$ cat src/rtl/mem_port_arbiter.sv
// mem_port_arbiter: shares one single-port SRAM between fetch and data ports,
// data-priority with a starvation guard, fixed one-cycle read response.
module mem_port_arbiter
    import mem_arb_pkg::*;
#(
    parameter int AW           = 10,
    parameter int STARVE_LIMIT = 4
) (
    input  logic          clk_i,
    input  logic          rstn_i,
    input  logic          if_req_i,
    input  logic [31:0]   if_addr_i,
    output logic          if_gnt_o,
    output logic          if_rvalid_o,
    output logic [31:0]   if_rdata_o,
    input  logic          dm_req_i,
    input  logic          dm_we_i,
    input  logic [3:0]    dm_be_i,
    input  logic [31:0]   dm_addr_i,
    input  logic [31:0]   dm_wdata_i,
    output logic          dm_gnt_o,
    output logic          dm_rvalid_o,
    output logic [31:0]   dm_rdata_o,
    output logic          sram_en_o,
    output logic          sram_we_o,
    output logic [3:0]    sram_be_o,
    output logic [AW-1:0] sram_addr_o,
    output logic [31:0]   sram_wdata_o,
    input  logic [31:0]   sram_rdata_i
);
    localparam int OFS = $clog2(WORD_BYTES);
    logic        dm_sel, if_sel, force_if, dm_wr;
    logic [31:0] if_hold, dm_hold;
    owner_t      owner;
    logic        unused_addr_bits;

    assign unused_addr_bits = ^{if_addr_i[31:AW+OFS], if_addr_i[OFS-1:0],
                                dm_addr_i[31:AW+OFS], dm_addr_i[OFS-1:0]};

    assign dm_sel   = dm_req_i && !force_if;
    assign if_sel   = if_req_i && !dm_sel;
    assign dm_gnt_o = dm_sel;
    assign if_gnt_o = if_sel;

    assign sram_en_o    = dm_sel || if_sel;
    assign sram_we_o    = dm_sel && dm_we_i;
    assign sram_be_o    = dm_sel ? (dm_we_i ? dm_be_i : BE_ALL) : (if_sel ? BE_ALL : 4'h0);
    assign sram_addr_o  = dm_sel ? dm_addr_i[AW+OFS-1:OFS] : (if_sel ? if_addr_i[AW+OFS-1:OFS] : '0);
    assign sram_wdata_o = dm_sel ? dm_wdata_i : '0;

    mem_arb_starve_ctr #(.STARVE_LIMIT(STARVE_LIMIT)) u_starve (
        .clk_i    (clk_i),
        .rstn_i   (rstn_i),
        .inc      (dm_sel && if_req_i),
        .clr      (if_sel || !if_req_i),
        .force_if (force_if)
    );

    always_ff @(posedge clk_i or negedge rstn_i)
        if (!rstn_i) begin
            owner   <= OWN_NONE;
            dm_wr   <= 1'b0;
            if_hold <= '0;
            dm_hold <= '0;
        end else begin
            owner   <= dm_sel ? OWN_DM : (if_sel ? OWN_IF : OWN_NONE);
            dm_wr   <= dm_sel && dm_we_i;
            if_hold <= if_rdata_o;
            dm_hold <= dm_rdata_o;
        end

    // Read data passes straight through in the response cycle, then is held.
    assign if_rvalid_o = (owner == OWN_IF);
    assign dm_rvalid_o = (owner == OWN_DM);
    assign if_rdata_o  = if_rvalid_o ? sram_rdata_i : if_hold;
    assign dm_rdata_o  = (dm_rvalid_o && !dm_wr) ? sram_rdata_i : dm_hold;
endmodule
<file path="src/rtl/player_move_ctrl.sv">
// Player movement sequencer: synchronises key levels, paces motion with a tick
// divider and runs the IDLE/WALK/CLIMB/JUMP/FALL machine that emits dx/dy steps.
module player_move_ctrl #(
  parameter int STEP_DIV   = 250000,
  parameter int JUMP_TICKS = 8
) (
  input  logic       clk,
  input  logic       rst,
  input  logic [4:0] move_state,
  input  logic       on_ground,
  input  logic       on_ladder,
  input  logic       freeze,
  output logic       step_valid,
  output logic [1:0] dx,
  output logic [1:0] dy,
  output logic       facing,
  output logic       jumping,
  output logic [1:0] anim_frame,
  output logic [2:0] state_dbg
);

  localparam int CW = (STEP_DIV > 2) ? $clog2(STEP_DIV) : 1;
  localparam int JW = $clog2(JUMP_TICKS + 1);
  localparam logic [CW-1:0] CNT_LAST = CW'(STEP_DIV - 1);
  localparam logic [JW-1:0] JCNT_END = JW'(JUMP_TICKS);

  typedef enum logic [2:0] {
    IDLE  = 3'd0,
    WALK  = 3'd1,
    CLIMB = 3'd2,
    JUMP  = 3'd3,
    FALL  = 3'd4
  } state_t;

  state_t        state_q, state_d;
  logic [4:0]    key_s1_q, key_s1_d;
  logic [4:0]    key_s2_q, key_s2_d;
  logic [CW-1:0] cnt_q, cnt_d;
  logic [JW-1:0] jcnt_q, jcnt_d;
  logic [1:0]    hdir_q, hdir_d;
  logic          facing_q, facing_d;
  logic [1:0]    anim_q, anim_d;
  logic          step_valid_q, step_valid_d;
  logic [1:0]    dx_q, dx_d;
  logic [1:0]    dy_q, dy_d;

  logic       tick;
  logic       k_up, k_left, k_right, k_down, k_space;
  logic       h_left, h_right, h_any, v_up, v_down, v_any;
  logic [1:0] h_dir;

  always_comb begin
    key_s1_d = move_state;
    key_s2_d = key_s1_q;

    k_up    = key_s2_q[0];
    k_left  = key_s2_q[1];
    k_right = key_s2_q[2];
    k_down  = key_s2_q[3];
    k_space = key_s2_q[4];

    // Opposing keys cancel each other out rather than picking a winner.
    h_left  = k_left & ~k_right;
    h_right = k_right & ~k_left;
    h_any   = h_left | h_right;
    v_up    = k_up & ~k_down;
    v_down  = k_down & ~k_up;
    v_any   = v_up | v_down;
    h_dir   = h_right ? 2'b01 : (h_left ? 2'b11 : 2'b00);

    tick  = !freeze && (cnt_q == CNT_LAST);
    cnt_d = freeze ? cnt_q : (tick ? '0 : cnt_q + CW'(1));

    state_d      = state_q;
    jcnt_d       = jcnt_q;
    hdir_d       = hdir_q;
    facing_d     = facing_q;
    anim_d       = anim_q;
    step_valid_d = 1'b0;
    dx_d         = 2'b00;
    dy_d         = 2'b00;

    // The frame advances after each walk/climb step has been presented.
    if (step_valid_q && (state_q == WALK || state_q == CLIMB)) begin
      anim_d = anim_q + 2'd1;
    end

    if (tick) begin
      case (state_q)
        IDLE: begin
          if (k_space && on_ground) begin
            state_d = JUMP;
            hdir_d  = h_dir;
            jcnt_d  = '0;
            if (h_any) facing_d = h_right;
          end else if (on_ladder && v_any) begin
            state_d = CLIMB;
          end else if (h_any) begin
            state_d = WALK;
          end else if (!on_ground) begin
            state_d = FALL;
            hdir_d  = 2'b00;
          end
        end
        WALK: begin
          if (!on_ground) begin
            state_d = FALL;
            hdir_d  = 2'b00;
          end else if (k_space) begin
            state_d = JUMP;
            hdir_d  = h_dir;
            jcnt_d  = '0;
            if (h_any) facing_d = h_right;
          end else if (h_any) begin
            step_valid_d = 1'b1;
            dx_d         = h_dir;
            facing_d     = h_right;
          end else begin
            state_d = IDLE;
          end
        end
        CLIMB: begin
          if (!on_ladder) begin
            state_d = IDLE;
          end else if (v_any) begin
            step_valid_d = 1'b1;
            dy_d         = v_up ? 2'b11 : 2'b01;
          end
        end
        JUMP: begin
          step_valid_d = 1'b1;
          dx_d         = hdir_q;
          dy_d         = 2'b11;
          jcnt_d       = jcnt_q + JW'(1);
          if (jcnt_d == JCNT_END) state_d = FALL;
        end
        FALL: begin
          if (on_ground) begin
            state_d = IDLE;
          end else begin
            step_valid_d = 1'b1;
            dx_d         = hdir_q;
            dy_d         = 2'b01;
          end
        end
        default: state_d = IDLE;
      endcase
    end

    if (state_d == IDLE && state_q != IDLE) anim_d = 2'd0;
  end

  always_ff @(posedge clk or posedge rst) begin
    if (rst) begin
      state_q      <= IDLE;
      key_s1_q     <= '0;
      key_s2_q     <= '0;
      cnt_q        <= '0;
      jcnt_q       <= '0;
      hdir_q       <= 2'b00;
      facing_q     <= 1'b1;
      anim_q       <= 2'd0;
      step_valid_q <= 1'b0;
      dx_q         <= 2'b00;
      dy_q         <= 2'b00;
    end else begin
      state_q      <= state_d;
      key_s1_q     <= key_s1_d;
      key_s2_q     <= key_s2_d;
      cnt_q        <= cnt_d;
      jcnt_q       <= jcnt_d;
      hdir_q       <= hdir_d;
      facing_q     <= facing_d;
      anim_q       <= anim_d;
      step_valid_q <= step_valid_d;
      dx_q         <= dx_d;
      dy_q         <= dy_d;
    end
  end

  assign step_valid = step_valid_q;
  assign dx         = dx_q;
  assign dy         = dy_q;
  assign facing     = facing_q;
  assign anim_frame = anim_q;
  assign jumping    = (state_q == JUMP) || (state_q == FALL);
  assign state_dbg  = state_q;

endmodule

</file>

==================================================

● PROBLEM TO SOLVE: Looking over the records, find each line with the word "cycle" and copy it.

● OUTPUT FOR THIS TASK:
// data-priority with a starvation guard, fixed one-cycle read response.
    // Read data passes straight through in the response cycle, then is held.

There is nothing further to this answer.